### Generates daily matrices with mobility adjusted commuter flows
Output: Pickle file (dictionary of sparce matrices, by date)


In [8]:
import pandas as pd, numpy as np
import re, pickle,copy, scipy
from datetime import datetime, timedelta
from scipy.sparse import csr_matrix


In [9]:
# FIPS information
fips = pd.read_excel('fips_data.xlsx')[1:]
fips['lat'] = fips.apply(lambda x: float(re.sub('–','-',str(x['Latitude'])[:-1])),axis=1)
fips['lon'] = fips.apply(lambda x: float(re.sub('–','-',str(x['Longitude'])[:-1])),axis=1)
fips['fips'] = fips['FIPS']

# state name to abbreviation
statecode = pd.read_csv('statecode.csv')
statecode.columns = ['name','State']
fips = pd.merge(fips,statecode,on='State')
fips.head()

# selecting USA mobility reports
gmr = pd.read_csv('Global_Mobility_Report.csv')
mr = gmr[gmr['country_region_code']=='US'].copy()
del gmr
mr['datetime'] = mr.apply(lambda x: datetime.strptime(x['date'],'%Y-%m-%d'),axis=1)

# importing flows data
flow = pickle.load(open('flow.pickle', 'rb'))
all_fips = [x for x in sorted(set(flow['sfips'])) if x//1000 != 72]
print(len(all_fips))

# selecting statewide data
statemr = mr[mr['sub_region_2'].isnull()].fillna('NA')
statemr['unique'] = statemr.apply(lambda x: '%s_%s' %(str(x['sub_region_1']),str(x['datetime'])),axis=1)
statemr = statemr.set_index('unique')['workplaces_percent_change_from_baseline'].to_dict()


3142


In [10]:
# creating DataFrame
mobility_work = pd.DataFrame()
mobility_work['fips'] = all_fips


# merging with state name
mobility_work = pd.merge(mobility_work,fips[['fips','name']],how='left',on='fips')
mobility_work.columns = ['fips','state']

# cleaning
mobility_work = mobility_work.fillna('NA')
mobility_work = mobility_work.replace(to_replace ='Dist. of Columbia', 
                 value ='NA') 


# creating baseline statelevel mobility metrics
for date in set(mr['datetime']):
    date = str(date)
    mobility_work[date] = mobility_work.swifter.progress_bar(False).apply(lambda x: statemr['%s_%s' %(str(x['state']),date)],axis=1)
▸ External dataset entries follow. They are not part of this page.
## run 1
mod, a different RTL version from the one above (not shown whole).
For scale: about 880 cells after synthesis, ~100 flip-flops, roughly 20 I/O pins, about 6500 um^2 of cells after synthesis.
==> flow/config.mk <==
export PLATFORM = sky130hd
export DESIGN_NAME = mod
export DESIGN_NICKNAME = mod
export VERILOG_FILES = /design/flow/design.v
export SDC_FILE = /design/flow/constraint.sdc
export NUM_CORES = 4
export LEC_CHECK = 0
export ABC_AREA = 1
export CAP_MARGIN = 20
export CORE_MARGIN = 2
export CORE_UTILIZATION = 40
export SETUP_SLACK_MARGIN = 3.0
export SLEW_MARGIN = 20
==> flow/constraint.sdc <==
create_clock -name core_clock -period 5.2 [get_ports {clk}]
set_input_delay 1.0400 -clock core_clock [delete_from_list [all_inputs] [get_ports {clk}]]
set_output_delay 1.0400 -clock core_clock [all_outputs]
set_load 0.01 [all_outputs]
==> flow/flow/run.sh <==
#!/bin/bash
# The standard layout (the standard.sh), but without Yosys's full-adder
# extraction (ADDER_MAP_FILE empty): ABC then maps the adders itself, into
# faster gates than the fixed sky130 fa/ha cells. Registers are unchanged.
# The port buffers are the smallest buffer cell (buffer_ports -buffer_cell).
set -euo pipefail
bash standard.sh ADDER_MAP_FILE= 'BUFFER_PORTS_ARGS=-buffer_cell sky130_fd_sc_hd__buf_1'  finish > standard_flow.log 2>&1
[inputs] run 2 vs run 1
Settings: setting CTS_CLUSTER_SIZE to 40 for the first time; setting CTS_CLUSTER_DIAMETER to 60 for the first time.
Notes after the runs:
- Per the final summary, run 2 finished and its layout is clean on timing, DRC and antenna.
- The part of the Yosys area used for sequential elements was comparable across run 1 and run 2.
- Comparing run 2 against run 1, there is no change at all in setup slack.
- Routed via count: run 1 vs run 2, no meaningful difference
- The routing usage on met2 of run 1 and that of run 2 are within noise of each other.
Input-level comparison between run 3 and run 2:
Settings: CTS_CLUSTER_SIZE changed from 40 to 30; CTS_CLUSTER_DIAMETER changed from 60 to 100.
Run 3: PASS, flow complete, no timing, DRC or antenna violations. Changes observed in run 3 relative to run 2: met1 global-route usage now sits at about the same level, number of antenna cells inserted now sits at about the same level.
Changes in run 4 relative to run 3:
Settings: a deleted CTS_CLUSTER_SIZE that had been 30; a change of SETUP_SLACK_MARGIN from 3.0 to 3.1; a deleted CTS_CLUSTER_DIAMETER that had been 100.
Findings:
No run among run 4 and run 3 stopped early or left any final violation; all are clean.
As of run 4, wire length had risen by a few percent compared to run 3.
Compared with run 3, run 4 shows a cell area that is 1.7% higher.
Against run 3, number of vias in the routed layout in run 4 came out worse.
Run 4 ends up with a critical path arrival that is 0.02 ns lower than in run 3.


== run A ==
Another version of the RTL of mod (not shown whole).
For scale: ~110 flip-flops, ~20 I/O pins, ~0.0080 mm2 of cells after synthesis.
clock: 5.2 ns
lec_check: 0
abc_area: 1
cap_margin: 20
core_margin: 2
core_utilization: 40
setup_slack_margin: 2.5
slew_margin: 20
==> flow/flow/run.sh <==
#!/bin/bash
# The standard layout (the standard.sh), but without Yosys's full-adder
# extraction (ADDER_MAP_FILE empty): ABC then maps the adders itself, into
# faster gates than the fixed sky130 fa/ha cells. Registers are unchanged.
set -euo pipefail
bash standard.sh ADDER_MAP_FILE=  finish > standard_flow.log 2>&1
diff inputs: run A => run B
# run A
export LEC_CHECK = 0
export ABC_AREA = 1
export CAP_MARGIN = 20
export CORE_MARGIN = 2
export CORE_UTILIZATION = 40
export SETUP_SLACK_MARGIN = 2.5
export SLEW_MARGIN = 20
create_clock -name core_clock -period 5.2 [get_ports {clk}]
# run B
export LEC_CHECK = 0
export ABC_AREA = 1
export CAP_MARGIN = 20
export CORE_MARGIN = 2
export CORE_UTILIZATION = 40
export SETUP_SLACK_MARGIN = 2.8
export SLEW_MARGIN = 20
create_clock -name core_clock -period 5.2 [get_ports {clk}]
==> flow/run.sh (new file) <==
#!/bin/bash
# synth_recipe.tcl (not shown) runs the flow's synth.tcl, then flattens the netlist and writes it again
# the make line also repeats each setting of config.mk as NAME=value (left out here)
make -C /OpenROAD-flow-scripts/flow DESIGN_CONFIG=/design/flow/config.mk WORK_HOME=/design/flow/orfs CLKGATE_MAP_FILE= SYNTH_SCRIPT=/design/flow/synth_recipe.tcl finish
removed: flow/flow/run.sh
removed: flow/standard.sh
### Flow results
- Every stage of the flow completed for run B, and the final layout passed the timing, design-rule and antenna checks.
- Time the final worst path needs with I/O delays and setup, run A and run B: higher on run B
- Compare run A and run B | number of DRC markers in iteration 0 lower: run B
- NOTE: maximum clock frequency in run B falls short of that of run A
# converting to dicitonary
state_work = mobility_work.set_index('fips').to_dict('index')


#### Matching county names to FIPS codes and cleaning

In [11]:
to_concat = []
states = mr.groupby('sub_region_1')
for state, group in states:
    state_fips = fips[fips['name']==state][['FIPS','County\xa0[2]','name']]
    try:
        state_fips.columns = ['fips','county','state_name']
        group['county'] = group.apply(lambda x: re.sub(' County','',str(x['sub_region_2'])),axis=1)
        group['county'] = group.apply(lambda x: re.findall(re.compile('[\w\. ]+'),str(x['county']))[0],axis=1)
        group['county'] = group.apply(lambda x: re.sub(' Parish','',str(x['county'])),axis=1)
        state_fips['county'] = state_fips.apply(lambda x: re.sub(' Parish','',str(x['county'])),axis=1)
        state_fips['county'] = state_fips.apply(lambda x: re.findall(re.compile('[\w\. ]+'),str(x['county']))[0],axis=1)
        df = pd.merge(group,state_fips,how='right',on='county')
        to_concat.append(df)
    except:
        pass
    
mobility = pd.concat(to_concat)
mobility = mobility[~mobility['date'].isnull()].copy()
mobility['datetime'] = mobility.apply(lambda x: datetime.strptime(x['date'],'%Y-%m-%d'),axis=1)
mobility = mobility[['sub_region_1','workplaces_percent_change_from_baseline','fips','datetime']].dropna(axis=0)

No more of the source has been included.